Aspen PIPE™
Calculating pressure losses and mass flowrates in unbranched process pipelines with single-phase and two-phase flows
PIPE™ is a versatile tool aiding the design and performance checking of unbranched pipeline systems carrying single-phase or two-phase (single or multicomponent) fluids. It allows the user to optimize pipeline size for available pumping power/pressure drop. PIPE can handle large pressure changes where fluid properties vary, including choking flow with single and multiple chokes.
Features
Technical summary
- Incorporate environmental heating and cooling by specifying an overall heat transfer coefficient and the outside temperature or heat flux
- Calculate pipe diameter for specified flowrate and allowable pressure drop
- Determine overall pressure drop for given mass flowrate and pipeline geometry
- Calculates pressure drop across each fitting and along the length of the pipe resulting in the sum pressure drop
- For two phase flow, at each calculation step the flow regime (e.g. bubbly, slug or annular) is estimated from widely accepted HTFS® methods
- Compute flowrate for specified pressure drop and pipe diameter, including
critical mass flowrate for high velocity flow
- Methods for estimating critical flow parameters are sophisticated and allow for non-equilibrium effects
- Multiple choke calculation applicable to safety valves and relief systems determining the number of choke locations which will occur and the resulting mass flow
- Pipe Fittings – Any fitting performance may be modeled by a velocity
head coefficient. A fixed pressure drop (or rise) can be specified.

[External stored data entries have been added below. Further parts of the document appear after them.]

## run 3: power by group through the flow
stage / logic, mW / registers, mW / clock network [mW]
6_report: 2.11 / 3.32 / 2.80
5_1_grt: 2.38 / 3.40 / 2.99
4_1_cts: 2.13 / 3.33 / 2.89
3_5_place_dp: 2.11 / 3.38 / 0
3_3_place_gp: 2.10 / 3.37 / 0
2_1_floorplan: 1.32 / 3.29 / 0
--- src/rtl/pokey_audio_decim_if.sv ---
// PCM sample handshake between the POKEY decimator and the codec/serializer stage.
// The producer drives data/valid, the consumer drives ready.
interface pokey_audio_decim_if;
   logic signed [15:0] pcm_data;
   logic               pcm_valid;
   logic               pcm_ready;

   modport master (output pcm_data, output pcm_valid, input pcm_ready);
   modport slave  (input pcm_data, input pcm_valid, output pcm_ready);
endinterface

--- src/rtl/pokey_audio_decim.sv ---
// Box-car decimator: averages NUM_CH unsigned POKEY audout buses over DECIM clocks
// and emits 16-bit two's-complement PCM through a valid/ready handshake.
module pokey_audio_decim #(
   parameter int NUM_CH = 3,
   parameter int DECIM  = 32,
   parameter int DLOG   = 5
) (
   input  logic                  clk_i,
   input  logic                  rst,
   input  logic [8*NUM_CH-1:0]   audin,
   input  logic [NUM_CH-1:0]     ch_en,
   input  logic                  mute,
   output logic                  tick,
   output logic                  overrun,
   input  logic                  clr_ovr,
   pokey_audio_decim_if.master   pcm
);

   localparam int ACC_W = 10 + DLOG;

   // Offset-binary average to two's complement; mute overrides the sample.
   function automatic logic signed [15:0] to_pcm(input logic [ACC_W-1:0] total,
                                                 input logic             mute_in);
      logic [9:0] avg;
      avg = total[DLOG+9:DLOG];
      if (mute_in)
         return 16'sh0000;
      return $signed({avg, 6'b0} ^ 16'h8000);
   endfunction

   logic [9:0]              w_sum;
   logic [ACC_W-1:0]        w_total;
   logic                    w_close;
   logic                    w_hs;
   logic [DLOG-1:0]         r_phase;
   logic [ACC_W-1:0]        r_acc;
   logic signed [15:0]      r_pcm_data;
   logic                    r_pcm_valid;
   logic                    r_tick;
   logic                    r_overrun;

   always_comb begin
      w_sum = '0;
      for (int k = 0; k < NUM_CH; k++) begin
         if (ch_en[k])
            w_sum = w_sum + {2'b00, audin[8*k +: 8]};
      end
   end

   assign w_total = r_acc + {{DLOG{1'b0}}, w_sum};
   assign w_close = (r_phase == DLOG'(DECIM - 1));
   assign w_hs    = r_pcm_valid & pcm.pcm_ready;

   // Stage p0: window accumulation; the phase counter wraps naturally at DECIM.
   always_ff @(posedge clk_i) begin
      if (rst) begin
         r_phase <= '0;
         r_acc   <= '0;
      end else begin
         r_phase <= r_phase + 1'b1;
         if (r_phase == '0)
            r_acc <= {{DLOG{1'b0}}, w_sum};
         else
            r_acc <= w_total;
      end
   end

   // Stage p1: output register with overrun detection on a blocked close.
   always_ff @(posedge clk_i) begin
      if (rst) begin
         r_pcm_data  <= '0;
         r_pcm_valid <= 1'b0;
         r_tick      <= 1'b0;
         r_overrun   <= 1'b0;
      end else begin
         r_tick <= w_close;
         if (w_close) begin
            if (!r_pcm_valid || w_hs) begin
               r_pcm_data  <= to_pcm(w_total, mute);
               r_pcm_valid <= 1'b1;
            end
         end else if (w_hs) begin
            r_pcm_valid <= 1'b0;
         end
         if (w_close && r_pcm_valid && !w_hs)
            r_overrun <= 1'b1;
         else if (clr_ovr)
            r_overrun <= 1'b0;
      end
   end

   assign pcm.pcm_data  = r_pcm_data;
   assign pcm.pcm_valid = r_pcm_valid;
   assign tick          = r_tick;
   assign overrun       = r_overrun;

endmodule

--- src/flat_wrapper.sv ---
// flat-port wrapper written by rule: the top's interface ports become plain ports
module pokey_audio_decim_flat 
#(
   parameter int NUM_CH = 3,
   parameter int DECIM  = 32,
   parameter int DLOG   = 5
)
  (clk_i, rst, audin, ch_en, mute, tick, overrun, clr_ovr, pcm_pcm_data, pcm_pcm_valid, pcm_pcm_ready);
  pokey_audio_decim_if pcm_i ();
  input  logic clk_i;
  input  logic rst;
  input  logic [8*NUM_CH-1:0] audin;
  input  logic [NUM_CH-1:0] ch_en;
  input  logic mute;
  output logic tick;
  output logic overrun;
  input  logic clr_ovr;
  output wire logic [$bits(pcm_i.pcm_data)-1:0] pcm_pcm_data;
  output wire logic [$bits(pcm_i.pcm_valid)-1:0] pcm_pcm_valid;
  input wire logic [$bits(pcm_i.pcm_ready)-1:0] pcm_pcm_ready;
  assign pcm_pcm_data = pcm_i.pcm_data;
  assign pcm_pcm_valid = pcm_i.pcm_valid;
  assign pcm_i.pcm_ready = pcm_pcm_ready;
  pokey_audio_decim #(.NUM_CH(NUM_CH), .DECIM(DECIM), .DLOG(DLOG)) u_core (.clk_i(clk_i), .rst(rst), .audin(audin), .ch_en(ch_en), .mute(mute), .tick(tick), .overrun(overrun), .clr_ovr(clr_ovr), .pcm(pcm_i));
endmodule
--- config.mk ---
export PLATFORM = sky130hd
export DESIGN_NAME = pokey_audio_decim_flat
export DESIGN_NICKNAME = d
export VERILOG_FILES = /design/src/rtl/pokey_audio_decim_if.sv /design/src/rtl/pokey_audio_decim.sv /design/src/flat_wrapper.sv
export SDC_FILE = /design/constraint.sdc
export NUM_CORES = 1
export LEC_CHECK = 0
export BUFFER_PORTS_ARGS = -buffer_cell sky130_fd_sc_hd__buf_2
export CORE_MARGIN = 2
export CORE_UTILIZATION = 58
export CTS_BUF_LIST = sky130_fd_sc_hd__clkbuf_8
export CTS_CLUSTER_DIAMETER = 120
export DETAILED_ROUTE_END_ITERATION = 7
export GPL_TIMING_DRIVEN = 0
export MAX_ROUTING_LAYER = met4
export PLACE_DENSITY = 0.83
export REMOVE_ABC_BUFFERS = 1
export SYNTH_ARGS = -nofsm -noshare
export SYNTH_HDL_FRONTEND = slang
export SYNTH_SLANG_ARGS = --single-unit
--- constraint.sdc ---
create_clock -name clk_i -period 7 [get_ports clk_i]
set_input_delay 1.4 -clock clk_i [delete_from_list [all_inputs] [get_ports clk_i]]
set_output_delay 1.4 -clock clk_i [all_outputs]
set_load 0.03 [all_outputs]
==> results of run 1 <==
==> power by group <==
group	switching (mW)	leakage (nW)	internal, mW
logic	0.189	1.03	0.152
registers	0.00966	0.269	0.209
clock network	0.0715	0.0439	0.0685
==> kinds of logic after synthesis <==
logic type | Yosys count | share of synthesized area [%]
adder cells (fa/ha/maj) | 32 | 16.31
AND/OR/NAND/NOR | 84 | 16.50
XOR/XNOR | 22 | 7.429
AO/OA/AOI/OAI | 86 | 24.17
flip-flops | 33 | 25.47
other | 1 | 0.1446
buffers and inverters | 23 | 4.872
multiplexers | 12 | 5.113
==> through the flow <==
stage | setup WS (ns) | power (mW) | area [sq um] | instances
6_report | 0.9808 | 0.7000 | 2899 | 390
5_1_grt | 0.5773 | 0.7466 | 2899 | 390
4_1_cts | 1.063 | 0.6991 | 2899 | 390
3_5_place_dp | 0.7732 | 0.5589 | 2813 | 382
3_3_place_gp | 0.9217 | 0.5445 | 2813 | 382
2_1_floorplan | 1.540 | 0.4889 | 2527 | 286
==> flip-flops by register name (all words and copies together) (netlist names) <==
name / count
u_core.r_phase: 5
u_core.pcm.pcm_data: 10
u_core.pcm.pcm_valid: 1
u_core.tick: 1
u_core.overrun: 1
u_core.r_acc: 15
==> cell type report <==
type | instances | area [sq um] | share of cell area, %
clock inverter | 3 | 17.52 | 0.6042
inverter | 11 | 41.29 | 1.424
multi-input combinational | 242 | 1826 | 62.97
sequential | 33 | 660.6 | 22.79
clock buffer | 5 | 68.82 | 2.374
tap | 52 | 65.06 | 2.244
timing repair buffer | 44 | 220.2 | 7.596
==> worst max-delay path: stages <==
cell and delay [ns]:
buf_2 0.16, and2_2 0.17, ha_1 0.20, inv_1 0.07
fa_1 0.40, nor2b_1 0.16, o21ai_1 0.09, a211oi_1 0.49
nor3_1 0.11, o31ai_1 0.30, ha_1 0.32, a21oi_1 0.14
nor2_1 0.08, xor2_1 0.15, mux2_4 0.28, ha_1 0.21
nor4_1 0.31, o21ai_1 0.17, a311oi_1 0.51, nor2_1 0.11
xnor2_1 0.16, a22o_1 0.20
==> cell usage after synthesis (2+ instances only) <==
| cell | count |
|---|---|
| a211oi_1 | 4 |
| a21o_1 | 6 |
| a21oi_1 | 16 |
| a221o_1 | 2 |
| a22o_1 | 6 |
| a22oi_1 | 2 |
| a31oi_1 | 2 |
| a32o_1 | 3 |
| and2_1 | 2 |
| and2_2 | 6 |
| and3_1 | 2 |
| buf_4 | 6 |
| clkbuf_1 | 3 |
| dfxtp_1 | 33 |
| fa_1 | 3 |
| ha_1 | 29 |
| inv_1 | 10 |
| mux2_2 | 6 |
| mux2i_1 | 5 |
| nand2_1 | 16 |
| nand2b_1 | 6 |
| nor2_1 | 29 |
| nor2b_1 | 8 |
| nor3_1 | 5 |
| nor4_1 | 2 |
| o21a_1 | 11 |
| o21ai_0 | 13 |
| o21ai_1 | 6 |
| o21bai_1 | 3 |
| o31a_1 | 2 |
| o31ai_1 | 2 |
| or2_2 | 2 |
| xnor2_1 | 11 |
| xor2_1 | 11 |
==> per-layer routing <==
metal  wire length, um  global-route usage [%]
met1              2324                   27.20
met4               104                   7.547
met5                 0                       -
met3               259                   3.846
met2              2318                   36.03
==> worst paths after layout <==
check / end / slack (ns) / depth (start not counted)
worst max-delay path: u_core.pcm.pcm_data[15]$_SDFFE_PP0P_ / 0.98 / 22
worst min-delay path: u_core.pcm.pcm_data[13]$_SDFFE_PP0P_ / 0.45 / 2
worst max register to register: u_core.pcm.pcm_data[15]$_SDFFE_PP0P_ / 4.38 / 9
worst min register to register: u_core.pcm.pcm_data[13]$_SDFFE_PP0P_ / 0.45 / 2
==> metrics.txt, run 1 <==
pwr dens=241.5 nW/um^2; commonest non-fill, non-tap cells in the layout=buf_2, dfxtp_1, nor2_1, ha_1; Mapped Cells=roughly 290; hold_buf cts=0; origin of the worst setup path=ch_en[0]; area delta synth->final=11.77%; CTS Buf Count=5; fmax=roughly 170 MHz; H-tree depth=2; post-CTS resize count=0; Row Count=24; post-CTS setup buffer count=0; Slew Limit Fails=0; drt pass-1 iters=5; # IOs=between 50 and 60; remaining antenna violation count after routing=0; CTS max path bufs=2; outcome=complete, no violations; Worst Path Arrival=6.21 ns; Clock Pin Slew Worst Setup and Hold Paths=about 0.070 ns; first-iteration detailed-routing DRC count=80; vias after detailed routing=approximately 2.2k; first-pass GRT wire length=just under 9000 um; CP endpoint kind=register; Area contributors post-synth=dfxtp_1, ha_1, nor2_1, xnor2_1, xor2_1; type of the worst setup path=in2reg; die height=about 70 um; CTS tree=yes; final core area utilization=67.04%; final setup vio count=0; final wirelength=between 5000 and 6000 um; Starting Density=~60%; GR Util All Layers=between 20 and 25%; HPWL after DPL=about 4000 um; predominant post-synthesis flop cell=dfxtp_1; commonest non-fill, non-tap cell in the layout=buf_2; slew margin rel.=a little under half; Hold Path Class=reg2reg; Syn Std Cell Area=2594 sq um; routability cong.=between 0.9 and 1; EDFF count, synth=0; register area share after synthesis=between 20% and 30%; Fillers=roughly 370; Yosys top cell area share=25.47%; crit start category=primary input; DRC=0; Die Span X=roughly 70 um; vias per cell=about 5.6; synthesized flop and latch total=33; nets@finish=401; Final Cycle Share=a little under nine tenths; fin crit period=6.019 ns; Mapped Avg Cell Area=roughly 8.9 sq um; maxcap violations=0; HP Start=u_core.pcm.pcm_data[13]$_SDFFE_PP0P_; RSZ-0062 raised after global routing=false; Pleak=1.347 nW; ys async rst share=0%; Cell variety after synth=54; yosys warns=0; post-DR wirelength/cell=roughly 13 um; hold slack final=0.4514 ns; crit-path max FO=8; share of layout cells above drive strength 1=21.60%; clk_lat worst skew=between 0.2 and 0.3 ns; port buffer count=44; Worst Path Required=roughly 7.2 ns; setup TNS=0 ns; Clock Sinks=33; area leader, netlist=dfxtp_1; n_diodes=0; Worst-Margin Slew=0.8189 ns; initial antenna violation count=0; largest net degree at the start of global routing=21; clk root buf=clkbuf_8; die area=5023 sq um; peak supply drop=about 0.00017 V; endpoints failing hold=0; core area=~4300 sq um; clock skew=between 0.004 and 0.005 ns; GR Overflow Total=0; vias in the first global route=between 2k and 2.5k; reg-to-reg startpoint=u_core.r_acc[0]$_SDFF_PP0_
Note: power is estimated with default switching activity, not from simulation.
==> run 2, diff against run 1 <==
Settings changed: ABC_AREA set to 1, PLACE_DENSITY 0.83 to 0.82.
==> metrics.txt, run 2 <==
Pleak=1.686 nW (+25%); fin crit period=5.234 ns (-0.7854 ns); crit path buf inv count=6 (+4); final core area utilization=66.60% (-0.45 points); post-CTS resize count=0 (unchanged); max incr delay on CP=0.40 ns (-0.11 ns); final wirelength=5830 um (+16%); most common cell in the netlist=nand2_1; Worst-Margin Slew=0.6318 ns (-0.1871 ns); flop2flop setup slack=4.89 ns (+0.51 ns); area delta synth->final=10.90%; # placed instances=525 (+37%); slew margin rel.=57.72% (+12 points); HPWL after DPL=4769 um (+19%); pwr dens=202.5 nW/um^2 (-16%); yosys warns=0 (unchanged); EDFF count, synth=0 (unchanged); initial antenna violation count=0 (unchanged); n_diodes=0 (unchanged); Clock Sinks=33 (unchanged); endpoints failing hold=0 (unchanged); R2R Path End=u_core.pcm.pcm_data[8]$_SDFFE_PP0P_; register area share after synthesis=23.29% (-2.2 points); Starting Density=60.05% (+0.070 points); predominant post-synthesis flop cell=dfxtp_1; final instance area=3146 sq um (+8.5%); area leader, netlist=dfxtp_1; first-iteration detailed-routing DRC count=180 (+130%); CP endpoint kind=register; # IOs=51 (unchanged); first-pass GRT wire length=10090 um (+15%); Layout Cells excl Fill=533 (+37%); CTS Buf Count=5 (unchanged); peak supply drop=0.0001360 V (-19%); vias in the first global route=2407 (+13%); clk root buf=clkbuf_8; Worst Path Arrival=5.40 ns (-0.81 ns); Mapped Avg Cell Area=6.737 sq um (-24%); Syn Std Cell Area=2836 sq um (+9.4%); overall power=0.6370 mW (-9.0%); Biggest register=u_core.r_acc; Clock Pin Slew Worst Setup and Hold Paths=0.07 ns (about the same); Die Span X=73.93 um (+4.3%); die height=73.93 um (+4.3%); commonest non-fill, non-tap cells in the layout=nand2_1, inv_1, buf_2; final setup vio count=0 (unchanged); Yosys top cell area share=23.29% (-2.2 points); Area contributors post-synth=dfxtp_1, nand2_1, ha_1, nand3_1, inv_1; Mapped Cells=421 (+44%); port buffer count=44 (unchanged); DRC=0 (unchanged); CP most frequent cell=nand2_1; Cell variety after synth=42 (-22%); commonest non-fill, non-tap cell in the layout=nand2_1; largest net degree at the start of global routing=19 (-9.5%); Hold Path Class=reg2reg; post-CTS setup buffer count=0 (unchanged); Slew Limit Fails=0 (unchanged); routability cong.=0.9241 (about the same); maxcap violations=0 (unchanged); area of the multi-input gates=1907 sq um (+4.5%); origin of the worst setup path=ch_en[0]; clock skew=0.003772 ns (-0.0004182 ns); drt pass-1 iters=4 (-1); synthesized flop and latch total=33 (unchanged); CTS max path bufs=2 (unchanged); crit-path max FO=11 (+3); vias after detailed routing=2761 (+26%); CP Capture Point=u_core.pcm.pcm_data[13]$_SDFFE_PP0P_; GR Overflow Total=0 (unchanged); Worst path slowest cell=fa_1; reg-to-reg startpoint=u_core.r_phase[0]$_SDFF_PP0_; WP depth=30 (+36%); HP Start=u_core.pcm.pcm_data[14]$_SDFFE_PP0P_; H-tree depth=2 (unchanged); Placed Area=3063 sq um (+8.9%); outcome=complete, no violations; Reg area=660.6 sq um (unchanged); clk_lat worst skew=0.29 ns (about the same); setup TNS=0 ns (unchanged); vias per cell=5.180 (-7.6%); Worst Path Required=7.16 ns (-0.03 ns); number of flip-flops in the largest register=15 (unchanged); Largest delay share family, worst path=simple AND/OR/NAND/NOR gates; nets@finish=529 (+32%); hold_buf cts=0 (unchanged); crit start category=primary input; type of the worst setup path=in2reg; ys async rst share=0% (unchanged); CTS tree=yes; GR Util All Layers=23.48% (+1.6 points); post-DR wirelength/cell=10.94 um (-15%); Synth top cells by count=nand2_1, inv_1, nand3_1; share of layout cells above drive strength 1=15.67% (-5.9 points); core area=4723 sq um (+9.2%); RSZ-0062 raised after global routing=false; Row Count=25 (+4.2%); die area=5466 sq um (+8.8%); remaining antenna violation count after routing=0 (unchanged); fmax=191.1 MHz (+15%); R2R depth=8 (-1); Final Cycle Share=74.77% (-11 points); Fillers=433 (+16%)
-- run 2: layout make-up --
type | count | share of cell area, %
clock buffers | 5 | 2.188
flip-flops and latches | 33 | 21.00
repair buffers | 44 | 7.001
multi-input cells | 330 | 60.62
well taps | 67 | 2.665
inverters | 51 | 6.086
clock inverters | 3 | 0.4375
-- run 2: worst min path at each step --
| stage | end | cells past startpoint |
|---|---|---|
| after detailed placement | u_core.pcm.pcm_data[12]$_SDFFE_PP0P_ | 2 |
| after global routing | u_core.overrun$_SDFFE_PP0P_ | 2 |
| after CTS | u_core.pcm.pcm_data[12]$_SDFFE_PP0P_ | 2 |
| after floorplan | u_core.r_phase[0]$_SDFF_PP0_ | 1 |
| final | u_core.pcm.pcm_data[14]$_SDFFE_PP0P_ | 2 |
| after global placement | u_core.r_phase[0]$_SDFF_PP0_ | 1 |
-- run 2: through the flow --
stage	hold WS [ns]	worst slack (ns)
after floorplan	0.4300	2.213
after global placement	0.4468	1.560
after detailed placement	0.4517	1.528
after CTS	0.4624	1.795
after global routing	0.4795	1.349
final	0.4616	1.766
-- run 2: cell families after synthesis --
family	count (synthesis)	share of synthesized area, %
buffers and inverters	63	10.15
flip-flops	33	23.29
XOR/XNOR	10	3.088
adder cells (fa/ha/maj)	32	14.91
AO/OA/AOI/OAI	57	11.73
AND/OR/NAND/NOR	225	36.70
other	1	0.1322
-- run 2: where the power goes --
group | internal (mW) | switching, mW | leakage (nW)
clock | 0.0674 | 0.0699 | 0.0491
sequential | 0.206 | 0.00744 | 0.269
combinational | 0.107 | 0.180 | 1.37
-- run 2: metal layers --
metal	GRT usage [%]	vias to the layer above	part of all wire (%)
li1	-	1451	-
met2	36.81	54	45
met4	4.646	0	0.74
met5	-	-	0
met3	4.201	9	4.5
met1	31.94	1247	49
-- run 2: tightest hold or removal path, cell delays in order, from the launching register on --
cell and delay [ns]:
dfxtp_1 0.31, nand2_1 0.06, a21oi_1 0.05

The following
standard fittings can be modeled by PIPE with built-in specific two-phase
correlations:
- Straight lengths
- Circular or mitre bends
- Contractions and inlets
- Enlargements and outlets
- Globe and gate valves
- Ball and butterfly valves
- Thin orifice plates and nozzles
- Thick orifice plate
- A pipeline build interface simplifies the entry of pipeline information. The order and number of fittings in the pipeline can be easily selected, assembled and changed as required
- Graphical Output – Display the variation of pressure with length
along the pipeline as well as a two-phase flow pattern map. Process conditions
at any point along the pipeline may also be viewed. The following are available:
- Velocity
- Temperature
- Pressure
- Quality (vapor mass fraction)
- Vapor and liquid density or velocity
- Summary output showing an isometric sketch of the pipeline
- Tabular Output – The following are available:
- Process data
- Pressure drops
- Velocities
- Liquid/vapor properties
Benefits
- Improved design - PIPE allows for rapid sizing of single-phase and two-phase process pipework taking full account of thermodynamic effects. It brings standardization of these design procedures replacing ad-hoc methods.
- Increased engineering efficiency - The two-phase flow mapping of PIPE offers engineers in process operating companies and engineering contractors a means to quantify flow pattern and local conditions throughout a process pipeline taking account of overall configuration. This allows the engineer to verify the stability of flows regardless of pipe system topography.